It wasn’t the most thought-provoking job in the world, and a lot of people there were trying to do the minimum possible. It really showed me that by going out of your way and being friendly, for one, you get invited back to work again, and two, I got to do more interesting things than my co-workers because I would get invited to meetings out of the copy room. It really taught me that hard work, perseverance and being good with people pays off in little ways and big ways. In addition, it showed me a world beyond what I knew. AT&T was just getting into the cellular market. This was the early 90s when no one had cell phones yet, and AT&T was buying its first cellular company. I was interacting with investment bankers and lawyers who were putting together this multibillion- dollar acquisition. So it introduced me to what those jobs were.

I went on to study finance in college, and I became an investment banker. I was putting together the kind of deals I had seen in that AT&T copy room. Later I went back and got an MBA and continued in banking for a while.

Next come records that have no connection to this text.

==> inputs of v2 <==
Design rv32_core, start of the top module:
module rv32_core (
  input logic clk,
  input logic rst_n,
  output logic [31:0] imem_addr,
  input logic [31:0] imem_rdata,
  output logic dmem_valid,
  output logic dmem_we,
  output logic [31:0] dmem_addr,
  output logic [31:0] dmem_wdata,
  output logic [3:0] dmem_wstrb,
  input logic dmem_ready,
  input logic [31:0] dmem_rdata,
  output logic mmio_we,
  output logic [31:0] mmio_addr,
  output logic [31:0] mmio_wdata,
  input logic [31:0] mmio_rdata
);
  logic [31:0] pc_q, pc_d;
  logic [31:0] if_pc4;
  logic [31:0] if_instr;
  logic ifid_valid_q, ifid_valid_d;
  logic [31:0] ifid_pc_q, ifid_pc_d;
  logic [31:0] ifid_instr_q, ifid_instr_d;
  rv32_pkg::idex_t idex_q;
  rv32_pkg::idex_t idex_d;
  rv32_pkg::exmem_t exmem_q;
  rv32_pkg::exmem_t exmem_d;
  rv32_pkg::memwb_t memwb_q;
  rv32_pkg::memwb_t memwb_d;
  logic [4:0] rs1, rs2, rd;
  logic [31:0] rs1_val, rs2_val;
  logic dec_regwrite, dec_memread, dec_memwrite;
  logic [1:0] dec_mem_size;
  logic dec_mem_sign;
  rv32_pkg::wb_sel_e dec_wb_sel;
  rv32_pkg::alu_op_e dec_alu_op;
  logic dec_alu_src_imm;
  logic dec_is_branch, dec_is_jal, dec_is_jalr;
  logic [2:0] dec_br_funct3;
  logic [31:0] dec_imm;
  logic stall_if, stall_id;
  logic flush_ifid, flush_idex;
  logic [1:0] fwd_a_sel, fwd_b_sel;  
  logic [31:0] ex_op_a, ex_op_b, ex_op_b_raw;
  logic [31:0] alu_y;
  logic took_branch;
  logic [31:0] br_target;
  logic [31:0] pc_next_seq;
  logic [31:0] wb_data;
  assign imem_addr = pc_q;
  assign if_instr = imem_rdata;
  assign if_pc4 = pc_q + 32'd4;
  assign pc_next_seq = if_pc4;
  assign rs1 = ifid_instr_q[19:15];
  assign rs2 = ifid_instr_q[24:20];
  assign rd = ifid_instr_q[11:7];
  logic [31:0] rf_rdata1, rf_rdata2;
  rv32_regfile u_rf (
    .clk(clk), .rst_n(rst_n),
    .raddr1(rs1), .raddr2(rs2),
    .rdata1(rf_rdata1), .rdata2(rf_rdata2),
    .we(memwb_q.regwrite && memwb_q.valid && !stall_mem),
    .waddr(memwb_q.rd),
    .wdata(wb_data)
  );
  assign rs1_val = (memwb_q.regwrite && memwb_q.valid && (memwb_q.rd != 5'd0) && (memwb_q.rd == rs1)) ? wb_data : rf_rdata1;
  ...
Settings: LEC_CHECK=0, CAP_MARGIN=20, CORE_MARGIN=2, CORE_UTILIZATION=40, PLACE_DENSITY=0.6, SLEW_MARGIN=20; clock period 7.63 ns.
run.sh (not shown) runs the stock make flow with config.mk's settings and CLKGATE_MAP_FILE=.
==> v12: changes against v2 <==
Settings changed: CORE_UTILIZATION 40 to 72, CTS_CLUSTER_DIAMETER from default to 91, CTS_CLUSTER_SIZE from default to 33, PLACE_DENSITY 0.6 to 0.42, SETUP_SLACK_MARGIN from default to -0.19, SLEW_MARGIN 20 to 35, TNS_END_PERCENT from default to 100.
==> flow/constraint.sdc (replaced) <==
create_clock -name core_clock -period 4.32 [get_ports {clk}]
set_input_delay 0.8640 -clock core_clock [delete_from_list [all_inputs] [get_ports {clk}]]
set_output_delay 0.8640 -clock core_clock [all_outputs]
set_load 0.01 [all_outputs]
==> v16: changes against v2 <==
Settings changed: CELL_PAD_IN_SITES_GLOBAL_PLACEMENT from default to 3, CORE_ASPECT_RATIO from default to 0.86, CORE_UTILIZATION 40 to 24, CTS_CLUSTER_DIAMETER from default to 112, GPL_ROUTABILITY_DRIVEN from default to 1, HOLD_SLACK_MARGIN from default to 0.08, MIN_ROUTING_LAYER from default to met1, PLACE_DENSITY 0.6 to 0.88, SETUP_SLACK_MARGIN from default to 2.25, SLEW_MARGIN 20 to 35, TNS_END_PERCENT from default to 85.
==> flow/constraint.sdc (replaced) <==
create_clock -name core_clock -period 8.66 [get_ports {clk}]
set_input_delay 1.7320 -clock core_clock [delete_from_list [all_inputs] [get_ports {clk}]]
set_output_delay 1.7320 -clock core_clock [all_outputs]
set_load 0.01 [all_outputs]
==> comparison table <==
                                                              v16                     v12          v2
Status                                   timing/DRC/antenna clean  stopped before the end  timing/DRC/antenna clean
Last stage reached                                              -    clock tree synthesis           -
Power of the combinational group                          2.36 mW                       -     2.59 mW
Global routing usage summed across all routing layers       19.7%                       -       31.0%
Clock Sink Count                                             1516                       -        1516
TritonCTS clock tree                                        built                       -       built
Critical path launch point type                              flop                       -        flop
Met3 usage                                                  4.70%                       -       5.27%
Total chip power                                          17.6 mW                       -     19.6 mW
Total clock network power                                 7.20 mW                       -     7.95 mW
Worst Hold Slack                                         0.453 ns                       -    0.449 ns
Worst min-delay path category                             reg2reg                       -     reg2reg
Worst setup path category                                 reg2reg                       -     reg2reg
Number of global-route vias before repair                   62.8k                       -       62.4k
Count of final max-slew check failures                          0                       -           0
Met1 layer usage reported by global route                   27.4%                       -       40.2%
Clock share of power                                        41.0%                       -       40.5%
Clock Tree Root                                         clkbuf_16                       -   clkbuf_16

---

==> run E: inputs <==
Starting RTL as in the previous note.
Settings: LEC_CHECK=0, CAP_MARGIN=20, CORE_MARGIN=2, CORE_UTILIZATION=40, PLACE_DENSITY=0.6, SETUP_SLACK_MARGIN=0.98, SLEW_MARGIN=20; clock period 7.63 ns.
==> run B: changes against run E <==
Settings changed: CORE_UTILIZATION 40 to 65, CTS_CLUSTER_SIZE from default to 40, MAX_ROUTING_LAYER from default to met4, PLACE_DENSITY 0.6 to default, SETUP_SLACK_MARGIN 0.98 to 0.06.
==> flow/constraint.sdc (replaced) <==
create_clock -name core_clock -period 4.97 [get_ports {clk}]
set_input_delay 0.9940 -clock core_clock [delete_from_list [all_inputs] [get_ports {clk}]]
set_output_delay 0.9940 -clock core_clock [all_outputs]
set_load 0.01 [all_outputs]
==> run Y: changes against run E <==
Settings changed: CELL_PAD_IN_SITES_GLOBAL_PLACEMENT from default to 1, CORE_ASPECT_RATIO from default to 1.51, CORE_UTILIZATION 40 to 24, CTS_CLUSTER_DIAMETER from default to 100, GPL_ROUTABILITY_DRIVEN from default to 1, PLACE_DENSITY 0.6 to 0.88, SETUP_SLACK_MARGIN 0.98 to default, SLEW_MARGIN 20 to 35, TNS_END_PERCENT from default to 85.
==> flow/constraint.sdc (replaced) <==
create_clock -name core_clock -period 8.66 [get_ports {clk}]
set_input_delay 1.7320 -clock core_clock [delete_from_list [all_inputs] [get_ports {clk}]]
set_output_delay 1.7320 -clock core_clock [all_outputs]
set_load 0.01 [all_outputs]
==> summary of the runs <==
- Against run E, the critical path depth of run Y is higher by 1.
- Of run Y and run E, run Y has the higher via count (gap about 2.7%, measured against run E).
- Between run Y and run E, the lower clock power is in run Y (gap 16%, measured against run E).
- Run Y produced a clean layout. Run E finished with timing, DRC and antenna clean. Run B failed in global routing.
- Between run Y and run E, the lower non-clock buffer count is in run Y (gap 13).
- Of run E and run Y, run Y has the higher register-to-register slack (gap 0.03 ns).
- Of run E and run Y, run Y has the higher setup slack (gap 0.025 ns).
- Against run Y, the routed wire length of run E is lower by 14%.
- In run Y the cell count is larger than in run E, by about 17%.
- In run E the clock skew is lower than in run Y, by 0.039 ns.
==> figures <==
Run status: run B did not finish; run E timing/DRC/antenna clean; run Y timing/DRC/antenna clean
Failing step: run B global routing; run E -; run Y -
Clock distribution area overhead in the final layout: run B -; run E 5.54%; run Y 4.87%
CTS tree: run B -; run E built; run Y built
Share of the final layout cell area in sequential cells: run B -; run E 42.4%; run Y 41.6%
Final worst-path setup slack: run B -; run E 1.05 ns; run Y 1.07 ns
Worst-margin pin slew: run B -; run E 1.24 ns; run Y 1.11 ns
Clock transition time at the flip-flop clock pins of the worst setup and hold paths: run B -; run E 0.06 ns; run Y 0.07 ns
Static power due to leakage: run B -; run E 34.5 nW; run Y 34.1 nW
CP peak stage delay: run B -; run E 0.57 ns; run Y 0.79 ns
Antenna Nets Post-Route: run B -; run E 0; run Y 0
Total setup violations reported at the end of the flow: run B -; run E 0; run Y 0
Count of maximum capacitance violations: run B -; run E 0; run Y 0
Worst hold slack: run B -; run E 0.449 ns; run Y 0.449 ns
Fillers: run B -; run E 19000; run Y 35000
Arrival time of data at the critical path endpoint: run B -; run E 7.26 ns; run Y 8.31 ns
Effective utilization at floorplan: run B 65.6%; run E 40.1%; run Y 24.1%
Worst hold path cell count: run B -; run E 2; run Y 2
Final std cell area, no fill: run B -; run E 95200 sq um; run Y 96900 sq um
HP Start: run B -; run E memwb_q[52]; run Y memwb_q[67]

---

==> inputs of run K <==
Starting RTL as in the previous note.
make LEC_CHECK=0 ABC_AREA=1 CAP_MARGIN=0 CORE_ASPECT_RATIO=1.41 CORE_MARGIN=2 CORE_UTILIZATION=72 CTS_CLUSTER_DIAMETER=95 CTS_CLUSTER_SIZE=10 PLACE_DENSITY_LB_ADDON=0.0 SETUP_SLACK_MARGIN=0.59 SLEW_MARGIN=20 finish   # period 2.02 ns
==> run X: changes against run K <==
- ABC_AREA: 1 -> not set
- CAP_MARGIN: 0 -> 20
- CORE_ASPECT_RATIO: 1.41 -> not set
- CTS_CLUSTER_DIAMETER: 95 -> 375
- CTS_CLUSTER_SIZE: 10 -> 33
- SETUP_SLACK_MARGIN: 0.59 -> 1.15
==> flow/constraint.sdc (replaced) <==
create_clock -name core_clock -period 4.32 [get_ports {clk}]
set_input_delay 0.8640 -clock core_clock [delete_from_list [all_inputs] [get_ports {clk}]]
set_output_delay 0.8640 -clock core_clock [all_outputs]
set_load 0.01 [all_outputs]
==> results <==
Run X failed in 4_1_cts. Run K failed in 5_1_grt, error GRT-0116.
Between run X and run K, the lower synthesized area is in run X (gap 3.6%, measured against run K).
Against run K, the die area of run X is smaller by about 3.6%.
Of run X and run K, run K has the higher synthesized cell count (gap 36%, measured against run K).
==> figures <==
item	run X	run K
Status	did not finish	did not finish
Failing step	4_1_cts	5_1_grt
Floorplan core area	0.116 mm²	0.120 mm²
Final weighted congestion of routability-driven global placement	1.18	1.29
Die area	0.119 mm²	0.124 mm²
Worst setup slack after placement	-1280 ps	-2530 ps
Post-synthesis simple-gate area fraction	9.24%	20.8%
Cell Rows	125	151
Mapped Avg Cell Area	11.9 µm²	7.98 µm²
Ys cells	7022	10900
YS chip area	0.0839 mm²	0.0870 mm²
Number of distinct standard cells referenced by the synthesized netlist	108	67

---

==> job 584 <==
Starting RTL as in the previous note.
Settings: LEC_CHECK=0, CAP_MARGIN=20, CORE_MARGIN=2, CORE_UTILIZATION=17, PLACE_DENSITY=0.6, SLEW_MARGIN=20; clock period 12.0 ns.
==> inputs of job 2019, as changes to job 584 <==
ABC_AREA = 1   (was unset)
CELL_PAD_IN_SITES_DETAIL_PLACEMENT = 2   (was unset)
CELL_PAD_IN_SITES_GLOBAL_PLACEMENT = 3   (was unset)
CORE_MARGIN = 7   (was 2)
CORE_UTILIZATION = 40   (was 17)
GPL_TIMING_DRIVEN = 0   (was unset)
HOLD_SLACK_MARGIN = 0.16   (was unset)
MAX_ROUTING_LAYER = met4   (was unset)
SLEW_MARGIN = 35   (was 20)
==> flow/constraint.sdc (replaced) <==
create_clock -name core_clock -period 8.0 [get_ports {clk}]
set_input_delay 1.6000 -clock core_clock [delete_from_list [all_inputs] [get_ports {clk}]]
set_output_delay 1.6000 -clock core_clock [all_outputs]
set_load 0.01 [all_outputs]
==> inputs of job 5718, as changes to job 584 <==
ABC_AREA = 1   (was unset)
CAP_MARGIN = 40   (was 20)
CORE_UTILIZATION = 72   (was 17)
CTS_CLUSTER_DIAMETER = 95   (was unset)
CTS_CLUSTER_SIZE = 10   (was unset)
HOLD_SLACK_MARGIN = 0.28   (was unset)
PLACE_DENSITY = unset   (was 0.6)
PLACE_DENSITY_LB_ADDON = 0.0   (was unset)
SETUP_SLACK_MARGIN = 0.59   (was unset)
==> flow/constraint.sdc (replaced) <==
create_clock -name core_clock -period 2.02 [get_ports {clk}]
set_input_delay 0.4040 -clock core_clock [delete_from_list [all_inputs] [get_ports {clk}]]
set_output_delay 0.4040 -clock core_clock [all_outputs]
set_load 0.01 [all_outputs]
==> results.txt <==
post_cts resized: 490
# port buffers: 265
area reported by Yosys stat: 87000 um2
met3 usage: 90.0%
Failed at: 5_1_grt
AO/OA Area Share: 21.4%
gpl congestion: 1.30
Post-Synthesis Net Count: 11200
Placeable Area: 120000 um2
outcome: aborted with a tool error
First Err: [ERROR GRT-0116] Global routing finished with congestion. Check the congestion regions in the DRC Viewer.
global routing met2 resource utilization: 108%
XOR/XNOR Area Share: 1.06%
row cnt: 127
GRT Resource Usage Total: 97.8%
Post-CTS Hold Buffers: 17
Synth Seq Share: 46.3%
The numbers above come from job 5718.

 After the financial crisis hit, I decided I wanted to become an entrepreneur. For a number of years in my career I was helping other people build their businesses. But at the end of the day, I wanted to be the person building the business. So I switched into wholesaling and retailing estate jewelry. My wife’s family had been in the jewelry business for more than 100 years. This was a way for me to combine my passion for finance and technology and my entrepreneurial spirit into the old-school business of buying and selling estate jewelry.